BEGIN

<file path="src/rtl/core/fpa_pkg.sv">
// Shared opcodes, status codes, stage payload type and helpers for the fixed-point ALU.
`timescale 1ns / 1ps
package fpa_pkg;

  typedef enum logic [3:0] {
    OP_ADD      = 4'd0,
    OP_SUB      = 4'd1,
    OP_MUL      = 4'd2,
    OP_DIV      = 4'd3,
    OP_GT       = 4'd4,
    OP_LT       = 4'd5,
    OP_GE       = 4'd6,
    OP_LE       = 4'd7,
    OP_EQ       = 4'd8,
    OP_NE       = 4'd9,
    OP_MIN      = 4'd10,
    OP_MAX      = 4'd11,
    OP_INC      = 4'd12,
    OP_DEC      = 4'd13,
    OP_TO_INT   = 4'd14,
    OP_FROM_INT = 4'd15
  } fpa_op_t;

  localparam logic [1:0] ST_OK   = 2'd0;
  localparam logic [1:0] ST_DIV0 = 2'd1;
  localparam logic [1:0] ST_SAT  = 2'd2;

  // quotient bits resolved per divider stage
  localparam int DIV_STEP_BITS = 4;

  localparam logic [31:0] S32_MAX = 32'h7fff_ffff;
  localparam logic [31:0] S32_MIN = 32'h8000_0000;

  // front-end word: simple results plus operand magnitudes for mul and div
  typedef struct packed {
    fpa_op_t     op;
    logic [31:0] value;
    logic        cmp;
    logic [1:0]  status;
    logic [31:0] mag_a;
    logic [31:0] mag_b;
    logic        neg;
    logic        b_zero;
  } fpa_front_t;

  // clamp a 33-bit signed sum into 32 bits
  function automatic logic [31:0] sat33(input logic [32:0] v);
    logic [31:0] r;
    if (v[32] != v[31]) begin
      r = v[32] ? S32_MIN : S32_MAX;
    end else begin
      r = v[31:0];
    end
    return r;
  endfunction

  function automatic logic ovf33(input logic [32:0] v);
    return v[32] != v[31];
  endfunction

endpackage

</file>
<file path="src/rtl/core/fpa_mul.sv">
// Multiplier: magnitude product, rounding and saturation, then a delay to the divider depth.
`timescale 1ns / 1ps
module fpa_mul import fpa_pkg::*; #(
  parameter int FRAC_BITS = 8,
  parameter int DELAY     = 10
) (
  input  logic        clk,
  input  logic        en,
  input  logic [31:0] mag_a,
  input  logic [31:0] mag_b,
  input  logic        neg,
  output logic [31:0] value,
  output logic        sat
);

  logic [63:0] prod;
  logic        prod_neg;
  logic [63:0] rnd;
  logic        ovf;
  logic [31:0] val_line [DELAY];
  logic        sat_line [DELAY];

  // round half away from zero on the magnitude
  assign rnd = (prod + (64'd1 << (FRAC_BITS - 1))) >> FRAC_BITS;
  assign ovf = prod_neg ? (rnd > 64'h8000_0000) : (rnd > 64'h7fff_ffff);

  always_ff @(posedge clk) begin
    if (en) begin
      prod     <= mag_a * mag_b;
      prod_neg <= neg;
      val_line[0] <= ovf ? (prod_neg ? S32_MIN : S32_MAX)
                         : (prod_neg ? (~rnd[31:0] + 32'd1) : rnd[31:0]);
      sat_line[0] <= ovf;
      for (int i = 1; i < DELAY; i++) begin
        val_line[i] <= val_line[i-1];
        sat_line[i] <= sat_line[i-1];
      end
    end
  end

  assign value = val_line[DELAY-1];
  assign sat   = sat_line[DELAY-1];

endmodule

</file>
<file path="config.mk">
export PLATFORM = sky130hd
export DESIGN_NAME = fpa_mul
export DESIGN_NICKNAME = d
export VERILOG_FILES = /design/src/rtl/core/fpa_pkg.sv /design/src/rtl/core/fpa_mul.sv
export SDC_FILE = /design/constraint.sdc
export NUM_CORES = 2
export LEC_CHECK = 0
export BUFFER_PORTS_ARGS = -buffer_cell sky130_fd_sc_hd__buf_2
export CORE_ASPECT_RATIO = 0.7
export CORE_MARGIN = 2
export CORE_UTILIZATION = 59
export CTS_CLUSTER_SIZE = 10
export DETAILED_ROUTE_END_ITERATION = 7
export PLACE_DENSITY = 0.84
export RECOVER_POWER = 50
export SYNTH_ARGS = -nofsm -noshare
export SYNTH_HDL_FRONTEND = slang
export SYNTH_SLANG_ARGS = --single-unit
</file>
<file path="constraint.sdc">
create_clock -name clk -period 16.6 [get_ports clk]
set_clock_uncertainty 0.15 [all_clocks]
set_input_delay 0.83 -clock clk [delete_from_list [all_inputs] [get_ports clk]]
set_output_delay 0.83 -clock clk [all_outputs]
set_load 0.005 [all_outputs]
</file>
==> impl_metrics.json <==
{
  "yosysMostFrequentCell": "inv_1",
  "grt_pass1_wl_um": 177000,
  "post-place-cells": 5429,
  "numCtsBuffers": 44,
  "r2r-start": "prod[7]",
  "startpoint": "mag_a[7]",
  "ctsHoldBuffers": 0,
  "portBuffers": 99,
  "setup_viol": 0,
  "fillerInstances": 6158,
  "synth-edff-count": 388,
  "fmax_mhz": 109,
  "min_path_type": "register to register",
  "worstPathMaxFanout": 32,
  "worstSetupStartpointType": "input pin",
  "ys_types": 83,
  "antenna_left": 0,
  "path_class": "input pin to register",
  "drive_gt1_frac": 0.0485,
  "ioPinCount": 100,
  "final-seq-area_sq_um": 11700,
  "insertion_delay_ns": 0.56,
  "hpwl_um": 80200,
  "synth_ff_type": "edfxtp_1",
  "grtUsageTotal": 0.272,
  "endpoint_kind": "register",
  "worstMarginPinSlew_ns": 8.20,
  "ys_async_sr_fraction": 0,
  "cts_tree": "done",
  "grt_pass1_vias": 33100,
  "synth_top_cell_area_share": 0.377,
  "whs_ns": 0.255,
  "h-tree-depth": 2,
  "antenna_found_initial": 1,
  "fin_setup_tns_ns": 0,
  "cts-root-buf": "clkbuf_16",
  "synth_fp_nets": 5719,
  "row_count": 87,
  "cts.sinks": 388,
  "cts_setup_buffers": 0,
  "crit_buf_inv": 6,
  "maxSlewViolCount": 158,
  "worst_path_largest_cell_delay_ns": 0.69,
  "synth_top_area_cell": "fa_1",
  "path_clk_slew_ns": 0.07,
  "synth_common_cells": "inv_1 (931), fa_1 (895), and2_1 (611), nand2_1 (504), edfxtp_1 (388)",
  "max-slew-margin-rel": -4.47,
  "post_cts_resized": 0,
  "start_util": 0.593,
  "finalCritPeriodShare": 0.552,
  "yosysSeqAreaShare": 0.245,
  "ys_ff_latch": 388,
  "diodes": 0,
  "die_area_sq_um": 82900,
  "grt_max_degree": 158,
  "fp.dieH_um": 242,
  "wl_per_cell_um": 19.8,
  "drc_errors": 0,
  "worstHoldStart": "sat_line[0]",
  "post_synth.cell_area_avg_sq_um": 10.6,
  "detail_route.vias_per_cell": 5.67,
  "firstDrtPassIters": 8,
  "cp_common_cell": "fa_1",
  "area_delta_synth_final_pct": 4.39,
  "fin_nets": 5632,
  "status": "finished with violations",
  "netlist_instances": 4494,
  "place_congestion": 0.909,
  "maxCapViolations": 1,
  "arrival_ns": 9.31,
  "core_region_area_sq_um": 80200,
  "slowest_stage": "a2111oi_1",
  "clk_path_buf_depth": 3,
  "synth_area_sq_um": 47600,
  "wirelength_um": 108000,
  "ys_warn_count": 0,
  "multi_input_area_sq_um": 31400,
  "drt-initial-drc-count": 2554,
  "violations": "capacitance limit, slew limit",
  "rsz0062_at_grt": "no",
  "crit_family": "adder cells",
  "finalCriticalPeriod_ns": 9.16,
  "stdcell_count": 5478,
  "num_vias": 31100,
  "final_util": 0.619,
  "hold_viol": 0,
  "synth_area_leaders": "fa_1 (38%), edfxtp_1 (24%), and2_1 (8.0%)",
  "grt-ovfl-total": 0,
  "cp.required_ns": 16.75,
  "die-width_um": 343
}
[state kept, by name (all words and copies together), names as in the netlist]
register	count
prod_neg	1
prod	57
val_line	320
sat_line	10
[per-layer routing]
metal,vias to the layer above,wire [um],GRT usage
met4,2,3220,0.0762
met5,-,13,0
met3,267,12800,0.0819
met2,1666,49800,0.415
li1,13500,-,-
met1,15700,42700,0.383
[path summary, 6_finish.rpt]
path / to / slack (ns) / cells past startpoint
max: prod[63] / 7.44 / 25
min: sat_line[1] / 0.26 / 0
max reg2reg: val_line[0][1] / 11.92 / 11
min reg2reg: sat_line[1] / 0.26 / 0
[kinds of logic after synthesis]
family	share of synthesized area
AO/OA/AOI/OAI	0.0406
buffers and inverters	0.0941
XOR/XNOR	0.0231
multiplexers	0.00158
adder cells (fa/ha/maj)	0.446
flip-flops	0.245
AND/OR/NAND/NOR	0.150
[layout by cell type (no fill, tap or decap), drive strengths merged, types with 9 or more instances in the layout]
cell type and instances:
a21o 31, a21oi 80, and2 614, and3 14, buf 105, clkbuf 49
edfxtp 388, fa 895, ha 263, inv 931, nand2 505, nand3 40
nand4 38, nor2 67, nor3 22, nor4 14, o21a 9, o21ai 89
o21bai 18, xnor2 78, xor2 45
[cell type report]
cell class / count / share of cell area
clock buffers: 47 / 0.0228
well taps: 1068 / 0.0269
multi-input cells: 2935 / 0.633
flip-flops and latches: 388 / 0.235
clock inverters: 2 / 0.000932
inverters: 931 / 0.0704
repair buffers: 107 / 0.0111
[per-stage QoR]
step           setup slack [ns]  instance area [sq um]
6_report                   7.44                  49600
5_1_grt                    6.80                  49600
4_1_cts                    7.64                  49700
3_5_place_dp               7.05                  48500
3_3_place_gp               7.32                  48500
2_1_floorplan              8.42                  47600
Power is left out: the tool's default activity adds up to more than one toggle a clock period on the data nets, which glitch-free logic cannot reach.
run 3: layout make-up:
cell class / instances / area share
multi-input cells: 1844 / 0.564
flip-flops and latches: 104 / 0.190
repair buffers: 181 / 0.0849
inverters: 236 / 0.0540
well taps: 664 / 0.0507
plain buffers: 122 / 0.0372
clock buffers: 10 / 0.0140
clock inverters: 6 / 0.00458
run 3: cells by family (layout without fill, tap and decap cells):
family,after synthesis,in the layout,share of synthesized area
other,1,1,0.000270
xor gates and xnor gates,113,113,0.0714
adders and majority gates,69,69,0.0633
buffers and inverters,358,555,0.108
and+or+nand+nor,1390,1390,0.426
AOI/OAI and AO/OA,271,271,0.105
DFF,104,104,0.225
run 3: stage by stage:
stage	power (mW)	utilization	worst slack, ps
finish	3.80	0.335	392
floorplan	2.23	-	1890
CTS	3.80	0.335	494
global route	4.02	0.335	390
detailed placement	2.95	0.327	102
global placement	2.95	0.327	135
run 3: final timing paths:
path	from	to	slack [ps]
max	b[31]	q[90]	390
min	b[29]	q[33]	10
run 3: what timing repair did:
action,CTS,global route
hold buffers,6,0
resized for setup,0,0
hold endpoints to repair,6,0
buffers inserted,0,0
`src/hdl/wrms_pkg.sv`:
```
package wrms_pkg;

    localparam int SAMPLE_W = 16;
    localparam int SQ_W     = 31;
    localparam int CFG_W    = 11;
    localparam int LEVEL_W  = 16;

    localparam logic [CFG_W-1:0]   FRAME_SAMPLES_RESET = CFG_W'(480);
    localparam logic [LEVEL_W-1:0] LEVEL_MAX           = '1;

    typedef enum logic [2:0] {
        S_IDLE,
        S_READ,
        S_ADD,
        S_DIV,
        S_SQRT,
        S_OUT
    } t_state;

endpackage

```
`src/hdl/windowed_rms_level_meter_core.sv`:
```
// channel   | direction | handshake                | payload
// ----------+-----------+--------------------------+----------------------------------
// input     | in        | i_in_valid / o_in_ready  | i_sample, i_last_in_frame
// output    | out       | o_out_valid / i_out_ready| o_level
// config    | in        | i_cfg_we (no wait)       | i_cfg_wdata (frame_samples)
//
// a sample without the last-in-frame mark is taken every cycle, also while a level is worked out
// a sample with the mark starts the back end: window read, sum update, a radix-2 divider
// and a bit-pair root; another marked sample is held off until the back end is free
// the back end also waits in its last state while the output register still holds a level
// reset clears the accumulator, the window valid bits, position, sum and the output valid flag
module windowed_rms_level_meter_core #(
    parameter int WINDOW            = 16,
    parameter int MAX_FRAME_SAMPLES = 2048
) (
    input  logic                                 i_clk,
    input  logic                                 i_rst_n,
    input  logic                                 i_cfg_we,
    input  logic [wrms_pkg::CFG_W-1:0]           i_cfg_wdata,
    input  logic                                 i_in_valid,
    output logic                                 o_in_ready,
    input  logic signed [wrms_pkg::SAMPLE_W-1:0] i_sample,
    input  logic                                 i_last_in_frame,
    output logic                                 o_out_valid,
    input  logic                                 i_out_ready,
    output logic [wrms_pkg::LEVEL_W-1:0]         o_level
);

    localparam int ACC_W = $clog2(MAX_FRAME_SAMPLES) + 30;
    localparam int SUM_W = ACC_W + $clog2(WINDOW);
    localparam int WIN_W = $clog2(WINDOW + 1);
    localparam int DIV_W = wrms_pkg::CFG_W + WIN_W;
    localparam int R_W   = (SUM_W + 1) / 2;
    localparam int RAD_W = 2 * R_W;
    localparam int SR_W  = R_W + 2;
    localparam int POS_W = (WINDOW > 1) ? $clog2(WINDOW) : 1;
    localparam int CNT_W = $clog2(SUM_W + 1);
    localparam logic [ACC_W:0] ACC_LIM = (ACC_W + 1)'(MAX_FRAME_SAMPLES) << 30;

    // window store
    logic [ACC_W-1:0] r_mem [WINDOW];
    logic [ACC_W-1:0] r_rd_data;
    logic             mem_re;
    logic             mem_we;

    wrms_pkg::t_state r_state, n_state;
    logic [wrms_pkg::CFG_W-1:0] r_frame_samples, n_frame_samples;
    logic [ACC_W-1:0]  r_acc, n_acc;
    logic [SUM_W-1:0]  r_sum, n_sum;
    logic [POS_W-1:0]  r_pos, n_pos;
    logic [WINDOW-1:0] r_valid, n_valid;
    logic              r_rd_valid, n_rd_valid;
    logic [CNT_W-1:0]  r_cnt, n_cnt;
    logic              r_out_valid, n_out_valid;

    logic [ACC_W-1:0]  r_energy, n_energy;
    logic [DIV_W-1:0]  r_den, n_den;
    logic [SUM_W-1:0]  r_quo, n_quo;
    logic [DIV_W-1:0]  r_rem, n_rem;
    logic [RAD_W-1:0]  r_rad, n_rad;
    logic [R_W-1:0]    r_root, n_root;
    logic [SR_W-1:0]   r_srem, n_srem;
    logic [wrms_pkg::LEVEL_W-1:0] r_level, n_level;

    logic signed [2*wrms_pkg::SAMPLE_W-1:0] sq_full;
    logic [ACC_W:0]    acc_add;
    logic [ACC_W-1:0]  acc_sat;
    logic              in_acc;
    logic [wrms_pkg::CFG_W-1:0] n_eff;
    logic [DIV_W:0]    div_sh;
    logic              div_ge;
    logic [DIV_W:0]    div_diff;
    logic [SR_W+1:0]   sq_sh;
    logic [SR_W+1:0]   sq_trial;
    logic              sq_ge;
    logic [SR_W+1:0]   sq_diff;

    assign o_in_ready  = (r_state == wrms_pkg::S_IDLE) || !i_last_in_frame;
    assign o_out_valid = r_out_valid;
    assign o_level     = r_level;
    assign in_acc      = i_in_valid && o_in_ready;

    always_comb begin
        sq_full = i_sample * i_sample;
        acc_add = {1'b0, r_acc} + (ACC_W + 1)'(sq_full[wrms_pkg::SQ_W-1:0]);
        if (acc_add >= ACC_LIM) begin
            acc_sat = ACC_W'(ACC_LIM - 1'b1);
        end else begin
            acc_sat = acc_add[ACC_W-1:0];
        end
        n_eff = (r_frame_samples == '0) ? wrms_pkg::CFG_W'(1) : r_frame_samples;

        // restoring divide step
        div_sh   = {r_rem, r_quo[SUM_W-1]};
        div_ge   = div_sh >= {1'b0, r_den};
        div_diff = div_sh - {1'b0, r_den};

        // bit-pair root step
        sq_sh    = {r_srem, r_rad[RAD_W-1 -: 2]};
        sq_trial = (SR_W + 2)'({r_root, 2'b01});
        sq_ge    = sq_sh >= sq_trial;
        sq_diff  = sq_sh - sq_trial;
    end

    always_comb begin
        n_state         = r_state;
        n_frame_samples = r_frame_samples;
        n_acc           = r_acc;
        n_sum           = r_sum;
        n_pos           = r_pos;
        n_valid         = r_valid;
        n_rd_valid      = r_rd_valid;
        n_cnt           = r_cnt;
        n_out_valid     = r_out_valid;
        n_energy        = r_energy;
        n_den           = r_den;
        n_quo           = r_quo;
        n_rem           = r_rem;
        n_rad           = r_rad;
        n_root          = r_root;
        n_srem          = r_srem;
        n_level         = r_level;
        mem_re          = 1'b0;
        mem_we          = 1'b0;

        if (i_cfg_we) begin
            n_frame_samples = i_cfg_wdata;
        end
        if (r_out_valid && i_out_ready) begin
            n_out_valid = 1'b0;
        end

        if (in_acc) begin
            if (i_last_in_frame) begin
                n_energy   = acc_sat;
                n_acc      = '0;
                n_den      = DIV_W'(n_eff) * DIV_W'(WINDOW);
                n_rd_valid = r_valid[r_pos];
                mem_re     = 1'b1;
            end else begin
                n_acc = acc_sat;
            end
        end

        case (r_state)
            wrms_pkg::S_IDLE: begin
                if (in_acc && i_last_in_frame) begin
                    n_state = wrms_pkg::S_READ;
                end
            end
            wrms_pkg::S_READ: begin
                // drop the oldest energy and store the new one in its place
                n_sum          = r_sum - (r_rd_valid ? SUM_W'(r_rd_data) : '0);
                mem_we         = 1'b1;
                n_valid[r_pos] = 1'b1;
                n_pos          = (r_pos == POS_W'(WINDOW - 1)) ? '0 : r_pos + 1'b1;
                n_state        = wrms_pkg::S_ADD;
            end
            wrms_pkg::S_ADD: begin
                n_sum   = r_sum + SUM_W'(r_energy);
                n_quo   = n_sum;
                n_rem   = '0;
                n_cnt   = '0;
                n_state = wrms_pkg::S_DIV;
            end
            wrms_pkg::S_DIV: begin
                n_quo = {r_quo[SUM_W-2:0], div_ge};
                n_rem = div_ge ? div_diff[DIV_W-1:0] : div_sh[DIV_W-1:0];
                n_cnt = r_cnt + 1'b1;
                if (r_cnt == CNT_W'(SUM_W - 1)) begin
                    n_rad   = RAD_W'(n_quo);
                    n_root  = '0;
                    n_srem  = '0;
                    n_cnt   = '0;
                    n_state = wrms_pkg::S_SQRT;
                end
            end
            wrms_pkg::S_SQRT: begin
                n_rad  = {r_rad[RAD_W-3:0], 2'b00};
                n_root = {r_root[R_W-2:0], sq_ge};
                n_srem = sq_ge ? sq_diff[SR_W-1:0] : sq_sh[SR_W-1:0];
                n_cnt  = r_cnt + 1'b1;
                if (r_cnt == CNT_W'(R_W - 1)) begin
                    n_state = wrms_pkg::S_OUT;
                end
            end
            wrms_pkg::S_OUT: begin
                if (!r_out_valid || i_out_ready) begin
                    if (r_root[R_W-1:wrms_pkg::LEVEL_W] != '0) begin
                        n_level = wrms_pkg::LEVEL_MAX;
                    end else begin
                        n_level = r_root[wrms_pkg::LEVEL_W-1:0];
                    end
                    n_out_valid = 1'b1;
                    n_state     = wrms_pkg::S_IDLE;
                end
            end
            default: begin
                n_state = wrms_pkg::S_IDLE;
            end
        endcase
    end

    always_ff @(posedge i_clk) begin
        if (!i_rst_n) begin
            r_state         <= wrms_pkg::S_IDLE;
            r_frame_samples <= wrms_pkg::FRAME_SAMPLES_RESET;
            r_acc           <= '0;
            r_sum           <= '0;
            r_pos           <= '0;
            r_valid         <= '0;
            r_rd_valid      <= 1'b0;
            r_cnt           <= '0;
            r_out_valid     <= 1'b0;
        end else begin
            r_state         <= n_state;
            r_frame_samples <= n_frame_samples;
            r_acc           <= n_acc;
            r_sum           <= n_sum;
            r_pos           <= n_pos;
            r_valid         <= n_valid;
            r_rd_valid      <= n_rd_valid;
            r_cnt           <= n_cnt;
            r_out_valid     <= n_out_valid;
        end
    end

    always_ff @(posedge i_clk) begin
        r_energy <= n_energy;
        r_den    <= n_den;
        r_quo    <= n_quo;
        r_rem    <= n_rem;
        r_rad    <= n_rad;
        r_root   <= n_root;
        r_srem   <= n_srem;
        r_level  <= n_level;
    end

    // entries never written read as zero through the valid bits
    always_ff @(posedge i_clk) begin
        if (mem_we) begin
            r_mem[r_pos] <= r_energy;
        end
        if (mem_re) begin
            r_rd_data <= r_mem[r_pos];
        end
    end

endmodule
```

END

## EXERCISE DESCRIPTION:
Using the records above, count the lines that hold the string "gates", and give back only the result.

## ANSWER SPACE:
2